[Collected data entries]
:::

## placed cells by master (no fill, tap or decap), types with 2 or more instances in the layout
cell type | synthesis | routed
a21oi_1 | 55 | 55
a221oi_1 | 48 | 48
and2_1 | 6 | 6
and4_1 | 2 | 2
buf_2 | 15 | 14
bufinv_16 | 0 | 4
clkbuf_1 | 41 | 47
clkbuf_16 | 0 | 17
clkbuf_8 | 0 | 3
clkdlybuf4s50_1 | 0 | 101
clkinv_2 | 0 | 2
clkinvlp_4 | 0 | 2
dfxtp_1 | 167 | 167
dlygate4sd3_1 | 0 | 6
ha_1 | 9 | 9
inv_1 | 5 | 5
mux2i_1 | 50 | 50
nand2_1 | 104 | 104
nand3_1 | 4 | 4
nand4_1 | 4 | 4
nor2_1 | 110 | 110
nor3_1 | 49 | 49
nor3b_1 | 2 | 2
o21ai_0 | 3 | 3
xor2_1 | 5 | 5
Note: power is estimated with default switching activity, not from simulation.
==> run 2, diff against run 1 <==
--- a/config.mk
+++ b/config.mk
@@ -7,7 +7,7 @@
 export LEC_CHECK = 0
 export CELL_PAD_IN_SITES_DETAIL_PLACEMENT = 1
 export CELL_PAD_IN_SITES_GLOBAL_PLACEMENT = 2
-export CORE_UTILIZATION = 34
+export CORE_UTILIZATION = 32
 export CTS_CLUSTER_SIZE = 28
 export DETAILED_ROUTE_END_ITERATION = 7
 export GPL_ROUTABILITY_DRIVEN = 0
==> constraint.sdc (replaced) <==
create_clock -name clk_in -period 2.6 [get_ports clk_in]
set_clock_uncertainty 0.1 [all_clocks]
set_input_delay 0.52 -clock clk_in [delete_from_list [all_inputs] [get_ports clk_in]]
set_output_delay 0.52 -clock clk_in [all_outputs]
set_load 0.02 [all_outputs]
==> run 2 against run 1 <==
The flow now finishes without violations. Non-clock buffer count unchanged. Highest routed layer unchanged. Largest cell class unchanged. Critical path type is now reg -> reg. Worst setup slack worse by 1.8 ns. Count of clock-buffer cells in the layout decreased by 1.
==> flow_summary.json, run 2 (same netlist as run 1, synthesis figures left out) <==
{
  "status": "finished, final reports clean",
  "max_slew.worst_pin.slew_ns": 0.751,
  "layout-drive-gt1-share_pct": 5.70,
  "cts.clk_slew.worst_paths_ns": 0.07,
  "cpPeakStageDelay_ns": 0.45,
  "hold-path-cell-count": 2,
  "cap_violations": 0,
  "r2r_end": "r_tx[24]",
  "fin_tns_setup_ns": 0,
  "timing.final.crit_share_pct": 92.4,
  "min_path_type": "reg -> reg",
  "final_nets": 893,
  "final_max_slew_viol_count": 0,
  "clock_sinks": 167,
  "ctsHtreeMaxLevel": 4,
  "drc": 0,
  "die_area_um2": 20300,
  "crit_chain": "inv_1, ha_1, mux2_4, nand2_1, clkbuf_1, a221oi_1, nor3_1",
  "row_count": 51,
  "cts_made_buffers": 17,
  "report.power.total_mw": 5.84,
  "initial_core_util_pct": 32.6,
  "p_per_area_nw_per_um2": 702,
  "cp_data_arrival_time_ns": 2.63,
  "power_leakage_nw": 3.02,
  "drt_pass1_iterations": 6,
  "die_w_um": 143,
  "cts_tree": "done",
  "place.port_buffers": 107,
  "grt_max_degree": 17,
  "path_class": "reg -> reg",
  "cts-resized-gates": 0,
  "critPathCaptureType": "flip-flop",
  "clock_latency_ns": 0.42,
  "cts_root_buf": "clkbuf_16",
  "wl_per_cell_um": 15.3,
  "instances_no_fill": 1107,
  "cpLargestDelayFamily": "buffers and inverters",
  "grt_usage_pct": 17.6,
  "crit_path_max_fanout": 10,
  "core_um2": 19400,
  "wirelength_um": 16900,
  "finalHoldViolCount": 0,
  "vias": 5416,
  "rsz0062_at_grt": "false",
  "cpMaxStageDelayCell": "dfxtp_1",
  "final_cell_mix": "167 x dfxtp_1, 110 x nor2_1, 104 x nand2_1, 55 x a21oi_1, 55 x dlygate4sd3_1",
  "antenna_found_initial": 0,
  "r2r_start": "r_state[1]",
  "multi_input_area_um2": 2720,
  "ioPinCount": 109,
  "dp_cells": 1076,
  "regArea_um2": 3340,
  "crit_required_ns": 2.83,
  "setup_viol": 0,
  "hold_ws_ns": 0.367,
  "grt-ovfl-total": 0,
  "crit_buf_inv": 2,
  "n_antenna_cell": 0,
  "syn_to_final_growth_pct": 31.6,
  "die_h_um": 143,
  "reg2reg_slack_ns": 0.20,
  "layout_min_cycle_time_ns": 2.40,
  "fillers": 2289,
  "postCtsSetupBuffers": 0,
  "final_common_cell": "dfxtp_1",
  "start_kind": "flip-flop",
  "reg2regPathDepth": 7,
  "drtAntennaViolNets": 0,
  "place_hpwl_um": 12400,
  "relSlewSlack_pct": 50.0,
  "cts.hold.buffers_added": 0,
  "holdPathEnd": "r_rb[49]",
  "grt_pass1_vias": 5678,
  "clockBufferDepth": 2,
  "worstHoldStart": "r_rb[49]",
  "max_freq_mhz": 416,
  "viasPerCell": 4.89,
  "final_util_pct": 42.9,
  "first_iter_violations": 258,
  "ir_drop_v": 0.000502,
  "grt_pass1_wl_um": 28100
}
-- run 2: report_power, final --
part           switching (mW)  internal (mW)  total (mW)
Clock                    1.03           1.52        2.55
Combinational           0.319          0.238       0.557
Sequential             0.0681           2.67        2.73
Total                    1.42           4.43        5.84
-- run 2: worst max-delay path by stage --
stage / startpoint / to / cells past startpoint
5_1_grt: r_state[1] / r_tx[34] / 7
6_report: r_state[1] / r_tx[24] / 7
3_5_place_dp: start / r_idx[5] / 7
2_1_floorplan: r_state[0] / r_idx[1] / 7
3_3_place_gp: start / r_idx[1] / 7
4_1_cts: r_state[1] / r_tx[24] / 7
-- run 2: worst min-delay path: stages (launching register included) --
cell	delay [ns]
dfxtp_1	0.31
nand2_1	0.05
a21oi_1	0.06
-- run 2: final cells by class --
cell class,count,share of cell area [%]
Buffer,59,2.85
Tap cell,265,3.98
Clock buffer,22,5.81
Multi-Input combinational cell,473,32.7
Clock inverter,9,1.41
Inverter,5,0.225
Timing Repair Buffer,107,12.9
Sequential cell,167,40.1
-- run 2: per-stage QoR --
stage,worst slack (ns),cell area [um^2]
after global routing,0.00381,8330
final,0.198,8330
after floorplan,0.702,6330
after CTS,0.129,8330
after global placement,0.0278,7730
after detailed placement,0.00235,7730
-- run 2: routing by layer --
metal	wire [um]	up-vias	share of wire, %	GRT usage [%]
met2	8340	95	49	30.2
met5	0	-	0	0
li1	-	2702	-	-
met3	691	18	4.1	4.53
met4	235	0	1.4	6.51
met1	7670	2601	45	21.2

:::

◆ **Work order**
From the line that contains "Inverter,5,0.225" down to the final line of the entries, print every line exactly as it is, and only those lines.

◆ **Result of this exercise**
Inverter,5,0.225
Timing Repair Buffer,107,12.9
Sequential cell,167,40.1
-- run 2: per-stage QoR --
stage,worst slack (ns),cell area [um^2]
after global routing,0.00381,8330
final,0.198,8330
after floorplan,0.702,6330
after CTS,0.129,8330
after global placement,0.0278,7730
after detailed placement,0.00235,7730
-- run 2: routing by layer --
metal	wire [um]	up-vias	share of wire, %	GRT usage [%]
met2	8340	95	49	30.2
met5	0	-	0	0
li1	-	2702	-	-
met3	691	18	4.1	4.53
met4	235	0	1.4	6.51
met1	7670	2601	45	21.2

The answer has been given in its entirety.